Socio-economic disparities

The percentage of people reporting living with at least two chronic diseases decreases as their educational level increases, from 19.8% in people with no diploma or only a primary school education, to 13.3% in people with the highest level of education.

Self-reported prevalence of multimorbidity by educational level, Belgium, 2018
Source: Own calculations based on Health Interview Survey, Sciensano, 2018 [1]

5. Major chronic diseases

The top 6 of the most commonly reported chronic diseases is the same in men and women, although the order differs. The top 6 comprises three problems of the musculoskeletal system (low back disorders, neck disorders, and arthrosis), two cardiovascular risk factors (high blood pressure and high blood cholesterol), and allergy.

Prevalence of 20 most commonly reported non-communicable diseases among men and women, Belgium, 2018
Source: Health Interview Survey, Sciensano, 2018 [1]
hsr en prev slopegraph 2018

Since 2013, the top 6 remained the same in men but not among women, for whom allergy and neck disorders have taken the place of high blood pressure and high blood cholesterol as third and fourth most important disease, respectively.

The evolution in terms of prevalence differs in function of the specific disease:

1. Between 1997 and 2018, significant increases were observed in the prevalence of high blood pressure, low back disorders, neck disorders, arthrosis, diabetes, thyroid disorders, and allergy. These increases may in part be explained by the aging of the population; however, even after adjustment for age, the increases remained significant.

  • The age-adjusted prevalence of thyroid disorders has strongly increased, from 3.5% in 1997 to 7.0% in 2018 (+100%); this increase is not due to the aging of the population.
  • The age-adjusted prevalence of diabetes has increased by 67%, from 3.6% in 1997 to 6.0% in 2018; this increase is partly due to the aging of the population.
  • The age-adjusted prevalence of allergy remained stable between 1997 and 2013 (at around 14%), but increased in 2018 to 19%.

2. On the other hand, since 2001, the prevalence of a number of other chronic diseases has decreased, including coronary heart disease, chronic obstructive pulmonary disease, severe headache and migraine, and osteoporosis.

  • Crude
  • Age-adjusted
Crude prevalence of selected chronic diseases, Belgium, 1997-2018
Age-adjusted prevalence of selected chronic diseases, Belgium, 1997-2018
Source: Own calculations based on Health Interview Survey, Sciensano, 1997-2018 [1]

Regional disparities

Regional differences in the prevalence of the included diseases are generally quite limited. The following differences are observed:

  • Arthrosis and thyroid disorders are more commonly reported in the Walloon and Flemish regions than in the Brussels region, even after adjustment for age.
  • High blood pressure is more often reported in the Walloon region than in the two other regions, after standardization for age.

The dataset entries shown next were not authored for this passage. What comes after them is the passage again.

### src/verilog/chain_addr_regs.vh
// Register map, field layout and timing constants of the chain addressing
`ifndef CHAIN_ADDR_REGS_VH
`define CHAIN_ADDR_REGS_VH
`define AW            8
`define DW            8
`define ID_W          6
`define OFS_CTRL      8'h00
`define OFS_ROLE      8'h01
`define OFS_ADDR0     8'h02
`define OFS_ADDR1     8'h03
`define OFS_SHAD0     8'h04
`define OFS_SHAD1     8'h05
`define OFS_STATUS    8'h06
`define OFS_FAULT     8'h07
`define OFS_DSYNC_LO  8'h10
`define OFS_DSYNC_HI  8'h17
`define OFS_DSYNC_IN  8'h18
`define BIT_DIR       0
`define BIT_LEARN     1
`define BIT_MEMBER    0
`define BIT_END       1
`define ADDR_RESET    6'h00
`define SETTLE_NS     100000
`define CLK_NS        25
`define DSYNC_N       8
`endif

### src/verilog/chain_addr.v
// Daisy-chain node addressing, role flags and port steering
//
// Operation
// Host waits 100 us after direction change
// Host gives every node a distinct address
// Unprogrammed node answers at address zero
// Base node may start at any address
// Host assigns addresses sequentially along chain
// Host activates all nodes before addressing
// Unaddressed node accepts only broadcast writes
// Learned address stored per direction select
// Learn mode mutes forwarding for one frame
// Host sets role flags per chain position
// Broadcast and stack reads need role flags; broadcast reads here need only an address
// Host dummy-writes eight sync registers after reset
// Host starts by setting learn mode
// Host broadcasts consecutive addresses, one per node
// Host sets roles singly or broadcast-then-fix
// Host dummy-reads sync registers, tolerates loss
// Host should read back addresses
// Sync may raise faults; host clears them
// Written address takes effect immediately
// Reset loads operating addresses from OTP
// Shadows never serve as operating address
// Host skips assignment only if programmed
// Host does one-byte dummy after sleep exit
// Chain end disables its upstream transmitter
// Role base if woken by UART, else stack
`timescale 1ns/1ps
`include "chain_addr_regs.vh"
module chain_addr #(
	parameter SETTLE_CYCLES = (`SETTLE_NS + `CLK_NS - 1) / `CLK_NS
) (
	input  wire           ref_clk,
	input  wire           rst_n,
	input  wire [`AW-1:0] addr,
	input  wire [`DW-1:0] wdata,
	input  wire           wr,
	input  wire           rd,
	output reg  [`DW-1:0] rdata,
	input  wire           frame_start,
	input  wire           frame_bcast_wr,
	input  wire           frame_bcast_rd,
	input  wire           frame_stack,
	input  wire           frame_wr,
	input  wire [`AW-1:0] frame_reg,
	input  wire [`DW-1:0] frame_data,
	input  wire [`ID_W-1:0] frame_target,
	input  wire           frame_single,
	input  wire           frame_err,
	output wire           frame_accept,
	input  wire           otp_valid,
	input  wire [`ID_W-1:0] otp_addr0,
	input  wire [`ID_W-1:0] otp_addr1,
	input  wire           wake_uart_pin,
	input  wire           wake_tone_pin,
	input  wire           sleep_exit_signal,
	output wire [`ID_W-1:0] node_id_field,
	output wire           stack_member_flag,
	output wire           chain_end_node,
	output wire           is_base,
	output wire           upper_tx_en,
	output wire           lower_tx_en,
	output wire           upper_rx_en,
	output wire           lower_rx_en,
	output wire           port_settling,
	output wire           addressed
);
	reg             dir_reg;         // Direction select
	reg             learn_reg;       // Address-learn mode
	reg             member_reg;      // Stack-member flag
	reg             end_reg;         // Chain-end flag
	reg [`ID_W-1:0] addr0_reg;       // First-direction address
	reg [`ID_W-1:0] addr1_reg;       // Second-direction address
	reg [`ID_W-1:0] shad0_reg;       // First-direction OTP shadow
	reg [`ID_W-1:0] shad1_reg;       // Second-direction OTP shadow
	reg             addr_done_reg;   // Node has an address
	reg             mute_reg;        // Forwarding muted this frame
	reg             base_reg;        // Woken through UART
	reg             fault_reg;       // Sync fault, sticky
	reg             load_reg;        // OTP load pending after reset
	reg [`DW-1:0]   dsync_reg [0:`DSYNC_N]; // Dummy sync data
	wire            wake_uart;       // Synchronised wake ping
	wire            wake_tone;       // Synchronised wake tone
	wire            sleep_exit;      // Synchronised sleep exit
	reg             sleep_exit_d_reg; // Edge detect delay
	wire            dir_wr;          // Software or frame dir change
	wire            host_wr_ctrl;    // Host write to control register
	wire            f_ok;            // Frame passes filter
	wire            f_wr;            // Accepted frame write
	wire            learn_hit;       // Frame carries own address
	reg             dir_next;
	// True when an address falls into the dummy sync range
	function is_dsync;
		input [`AW-1:0] a;
		begin
			is_dsync = (a >= `OFS_DSYNC_LO) && (a <= `OFS_DSYNC_IN);
		end
	endfunction
	// Index into dummy sync array; range is checked by is_dsync
	function [3:0] dsync_idx;
		input [`AW-1:0] a;
		reg   [`AW-1:0] ofs;
		begin
			ofs       = a - `OFS_DSYNC_LO;
			dsync_idx = ofs[3:0];
		end
	endfunction
	// Pins from outside the domain
	sync2 u_sync_uart (
		.ref_clk (ref_clk),
		.rst_n   (rst_n),
		.d       (wake_uart_pin),
		.q       (wake_uart)
	);
	sync2 u_sync_tone (
		.ref_clk (ref_clk),
		.rst_n   (rst_n),
		.d       (wake_tone_pin),
		.q       (wake_tone)
	);
	sync2 u_sync_sleep (
		.ref_clk (ref_clk),
		.rst_n   (rst_n),
		.d       (sleep_exit_signal),
		.q       (sleep_exit)
	);
	// Operating address picked by direction, never the shadows
	assign node_id_field = dir_reg ? addr1_reg : addr0_reg;
	// Until addressed only broadcast writes pass; errored frames drop
	assign f_ok = !frame_err && (frame_bcast_wr ||
		(addr_done_reg && (frame_bcast_rd ||
		(frame_single && frame_target == node_id_field) ||
		(frame_stack && member_reg))));
	// Accept strobe only while a frame is present
	assign frame_accept = frame_start && f_ok;
	assign f_wr = frame_accept && frame_wr;
	// Learned address goes to the register of the active direction
	assign learn_hit = f_wr && learn_reg &&
		(frame_reg == (dir_reg ? `OFS_ADDR1 : `OFS_ADDR0));
	assign host_wr_ctrl = wr && (addr == `OFS_CTRL);
	// Next direction; a host write beats a frame write in one cycle
	always @* begin
		dir_next = dir_reg;
		if (f_wr && frame_reg == `OFS_CTRL)
			dir_next = frame_data[`BIT_DIR];
		if (host_wr_ctrl)
			dir_next = wdata[`BIT_DIR];
	end
	// Any change restarts the settle window; ports stay dark meanwhile
	assign dir_wr = (dir_next != dir_reg);
	// Ports are reconfigured after a direction change
	settle_timer #(
		.CYCLES (SETTLE_CYCLES),
		.W      (13)
	) u_settle (
		.ref_clk (ref_clk),
		.rst_n   (rst_n),
		.start   (dir_wr),
		.busy    (port_settling)
	);
	// Main register state
	always @(posedge ref_clk or negedge rst_n) begin
		if (!rst_n) begin
			dir_reg       <= 1'b0;
			learn_reg     <= 1'b0;
			member_reg    <= 1'b0;
			end_reg       <= 1'b0;
			addr0_reg     <= `ADDR_RESET;
			addr1_reg     <= `ADDR_RESET;
			shad0_reg     <= `ADDR_RESET;
			shad1_reg     <= `ADDR_RESET;
			addr_done_reg <= 1'b0;
			mute_reg      <= 1'b0;
			base_reg      <= 1'b0;
			fault_reg     <= 1'b0;
			load_reg      <= 1'b1;
			sleep_exit_d_reg <= 1'b0;
		end else begin
			sleep_exit_d_reg <= sleep_exit;
			dir_reg <= dir_next;
			// First cycle after reset copies programmed OTP values
			if (load_reg) begin
				load_reg <= 1'b0;
				if (otp_valid) begin
					addr0_reg     <= otp_addr0;
					addr1_reg     <= otp_addr1;
					shad0_reg     <= otp_addr0;
					shad1_reg     <= otp_addr1;
					addr_done_reg <= 1'b1;
				end
			end
			// Wake source fixes the role; tone wins only without ping
			if (wake_uart)
				base_reg <= 1'b1;
			else if (wake_tone)
				base_reg <= 1'b0;
			// Frame-side writes
			if (f_wr) begin
				case (frame_reg)
				`OFS_CTRL: begin
					learn_reg <= frame_data[`BIT_LEARN];
				end
				`OFS_ROLE: begin
					member_reg <= frame_data[`BIT_MEMBER];
					end_reg    <= frame_data[`BIT_END];
				end
				`OFS_ADDR0: begin
					if (!learn_reg || !dir_reg)
						addr0_reg <= frame_data[`ID_W-1:0];
				end
				`OFS_ADDR1: begin
					if (!learn_reg || dir_reg)
						addr1_reg <= frame_data[`ID_W-1:0];
				end
				default: begin
				end
				endcase
			end
			// One frame kept, learn mode leaves, forwarding muted
			if (learn_hit) begin
				learn_reg     <= 1'b0;
				mute_reg      <= 1'b1;
				addr_done_reg <= 1'b1;
			end else if (frame_start) begin
				mute_reg <= 1'b0;
			end
			// Host-side register writes
			if (wr) begin
				case (addr)
				`OFS_CTRL:  learn_reg  <= wdata[`BIT_LEARN];
				`OFS_ROLE: begin
					member_reg <= wdata[`BIT_MEMBER];
					end_reg    <= wdata[`BIT_END];
				end
				`OFS_ADDR0: addr0_reg <= wdata[`ID_W-1:0];
				`OFS_ADDR1: addr1_reg <= wdata[`ID_W-1:0];
				`OFS_SHAD0: shad0_reg <= wdata[`ID_W-1:0];
				`OFS_SHAD1: shad1_reg <= wdata[`ID_W-1:0];
				default: begin
				end
				endcase
			end
			// Sync faults are sticky; a new one beats the clear
			if (wr && addr == `OFS_FAULT && wdata[0])
				fault_reg <= 1'b0;
			if ((frame_start && frame_err) ||
				(sleep_exit && !sleep_exit_d_reg))
				fault_reg <= 1'b1;
		end
	end
	// Dummy sync storage; written by frames or host, no other effect
	genvar gi;
	generate
		for (gi = 0; gi <= `DSYNC_N; gi = gi + 1) begin : g_dsync
			always @(posedge ref_clk or negedge rst_n) begin
				if (!rst_n)
					dsync_reg[gi] <= 8'h00;
				else if (f_wr && is_dsync(frame_reg) &&
					dsync_idx(frame_reg) == gi)
					dsync_reg[gi] <= frame_data;
				else if (wr && is_dsync(addr) && dsync_idx(addr) == gi)
					dsync_reg[gi] <= wdata;
			end
		end
	endgenerate
	// Read data one cycle after the strobe; unmapped reads zero
	always @(posedge ref_clk or negedge rst_n) begin
		if (!rst_n) begin
			rdata <= 8'h00;
		end else if (rd) begin
			case (addr)
			`OFS_CTRL:   rdata <= {6'h00, learn_reg, dir_reg};
			`OFS_ROLE:   rdata <= {6'h00, end_reg, member_reg};
			`OFS_ADDR0:  rdata <= {2'h0, addr0_reg};
			`OFS_ADDR1:  rdata <= {2'h0, addr1_reg};
			`OFS_SHAD0:  rdata <= {2'h0, shad0_reg};
			`OFS_SHAD1:  rdata <= {2'h0, shad1_reg};
			`OFS_STATUS: rdata <= {4'h0, port_settling, mute_reg,
				base_reg, addr_done_reg};
			`OFS_FAULT:  rdata <= {7'h00, fault_reg};
			default:
				rdata <= is_dsync(addr) ? dsync_reg[dsync_idx(addr)]
					: 8'h00;
			endcase
		end else begin
			rdata <= 8'h00;
		end
	end
	// Direction 0 forwards up, 1 forwards down; base uses one side
	assign upper_tx_en = !dir_reg && !mute_reg && !end_reg &&
		!port_settling;
	assign lower_tx_en = dir_reg && !mute_reg && !end_reg &&
		!port_settling;
	// Base listens only on the side it forwards to; stack uses both
	assign upper_rx_en = !port_settling && (!dir_reg || !base_reg);
	assign lower_rx_en = !port_settling && (dir_reg || !base_reg);
	// Role and state flags straight from registers
	assign stack_member_flag = member_reg;
	assign chain_end_node    = end_reg;
	assign is_base           = base_reg;
	assign addressed         = addr_done_reg;
endmodule // chain_addr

Socio-economic disparities

The socio-economic status, measured in this report by the educational level, is one of the main determinants of chronic diseases. Most chronic diseases included in the HIS occur more frequently in people with lower educational levels. This applies in particular to serious chronic diseases such as cardiovascular diseases, diabetes, and chronic respiratory diseases. One notable exception is allergy, which occurs more frequently with increasing educational levels.

6. Read more

View the metadata for this indicator

HISIA: Interactive Analysis of the Belgian Health Interview Survey

Definitions

Chronic disease
In the Belgian Health Interview Survey, a global question is asked on the presence of one or more chronic diseases, chronic conditions or handicaps, without specifying the nature of the disease, condition or handicap. For the sake of simplicity, this indicator is referred to in this report as the presence of “chronic disease”.
Non-communicable diseases
Non-communicable diseases (NCDs) are medical conditions or diseases that are not caused by infectious agents. While sometimes referred to as synonymous with "chronic diseases", NCDs are distinguished only by their non-infectious cause, not necessarily by their duration, though some chronic diseases of long duration may be caused by infections.